A quote is as follows:

“I keep saying the sexy job in the next ten years will be statisticians. People think I’m joking, but who would’ve guessed that computer engineers would’ve been the sexy job of the 1990s?"

The blog-post links to an article in the McKinsey Quarterly, which includes an audio-stream. We've mentioned Hal Varian quite a bit on the blog before, including this post with a link to a talk by Varian on the "Economics of Internet Search".

Also worth looking at is the interview with Varian conducted by Kenneth Train. This can be accessed on Kenneth Train's website (here). There are also some very interesting interviews with other Berkeley Economists, including George Akerlof, David Card, Daniel McFadden and Janet Yellen.

2 comments:

Kevin Denny said...

I am reminded, of course, of the classic episode of the Simpsons where Homer is on the space shuttle. This is a response by NASA to increasing apathy to its flights (not unlike the idea of including a teacher for example).
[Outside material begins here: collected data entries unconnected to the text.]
[config.mk]
export PLATFORM = sky130hd
export DESIGN_NAME = debounce_scheduler
export DESIGN_NICKNAME = d
export VERILOG_FILES = /design/src/rtl/debounce_pkg.sv /design/src/rtl/debounce_scheduler_rr_pick.sv /design/src/rtl/debounce_scheduler.sv
export SDC_FILE = /design/constraint.sdc
export NUM_CORES = 1
export LEC_CHECK = 0
export ABC_AREA = 1
export BUFFER_PORTS_ARGS = -buffer_cell sky130_fd_sc_hd__clkbuf_2
export CELL_PAD_IN_SITES_DETAIL_PLACEMENT = 1
export CELL_PAD_IN_SITES_GLOBAL_PLACEMENT = 1
export CORE_AREA = 2 2 62 87
export CTS_CLUSTER_DIAMETER = 60
export DETAILED_ROUTE_END_ITERATION = 10
export DIE_AREA = 0 0 64 89
export PLACE_DENSITY = 0.83
export SYNTH_ARGS = -nofsm -noshare
export SYNTH_HDL_FRONTEND = slang
export SYNTH_SLANG_ARGS = --single-unit
export TNS_END_PERCENT = 1
[constraint.sdc]
create_clock -name clk_amisha -period 1.7 [get_ports clk_amisha]
set_input_delay 0 -clock clk_amisha [delete_from_list [all_inputs] [get_ports clk_amisha]]
set_output_delay 0 -clock clk_amisha [all_outputs]
set_load 0.02 [all_outputs]
[src/rtl/debounce_pkg.sv]
// Shared constants for the debounce scheduler: FSM encoding and stability windows.
package debounce_pkg;

  localparam logic ST_IDLE = 1'b0;
  localparam logic ST_WAIT = 1'b1;

  typedef enum logic {
    S_IDLE = ST_IDLE,
    S_WAIT = ST_WAIT
  } state_t;

  // 20 ms at 100 MHz; the short window keeps simulations fast.
  localparam int DB_COUNT_DEF = 2_000_000;
  localparam int DB_COUNT_SIM = 8;

endpackage

[src/rtl/debounce_scheduler_rr_pick.sv]
// Combinational round-robin finder: first set bit of pending at or after rr_ptr, wrapping.
module rr_pick #(
  parameter int N     = 2,
  parameter int IDX_W = (N > 1) ? $clog2(N) : 1
) (
  input  logic [N-1:0]     pending,
  input  logic [IDX_W-1:0] rr_ptr,
  output logic             hit,
  output logic [IDX_W-1:0] idx
);

  logic [2*N-1:0] w_dbl;
  logic [N-1:0]   w_rot;
  logic [IDX_W:0] w_sum;

  // Rotating the doubled vector puts rr_ptr at bit 0, so the lowest set bit wins.
  assign w_dbl = {pending, pending};
  assign w_rot = N'(w_dbl >> rr_ptr);

  always_comb begin
    hit   = 1'b0;
    idx   = '0;
    w_sum = '0;
    for (int k = N - 1; k >= 0; k--) begin
      if (w_rot[k]) begin
        hit   = 1'b1;
        w_sum = {1'b0, rr_ptr} + (IDX_W + 1)'(k);
        if (w_sum >= (IDX_W + 1)'(N)) begin
          w_sum = w_sum - (IDX_W + 1)'(N);
        end
        idx = w_sum[IDX_W-1:0];
      end
    end
  end

endmodule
As an example of how boring astronauts are the preceeding shuttle crew consist of "a mathematician, a different kind of mathematician and a statistician". So I think there is some way to go before Varian's predictions are borne out.

Anonymous said...

A mathematician, an accountant and an economist apply for the same job.

The interviewer calls in the mathematician and asks "What do two plus two equal?" The mathematician replies "Four." The interviewer asks "Four, exactly?" The mathematician looks at the interviewer incredulously and says "Yes, four, exactly."

Then the interviewer calls in the accountant and asks the same question "What do two plus two equal?" The accountant says "On average, four - give or take ten percent, but on average, four."

Then the interviewer calls in the economist and poses the same question "What do two plus two equal?" The economist gets up, locks the door, closes the shade, sits down next to the interviewer and says "What do you want it to equal?"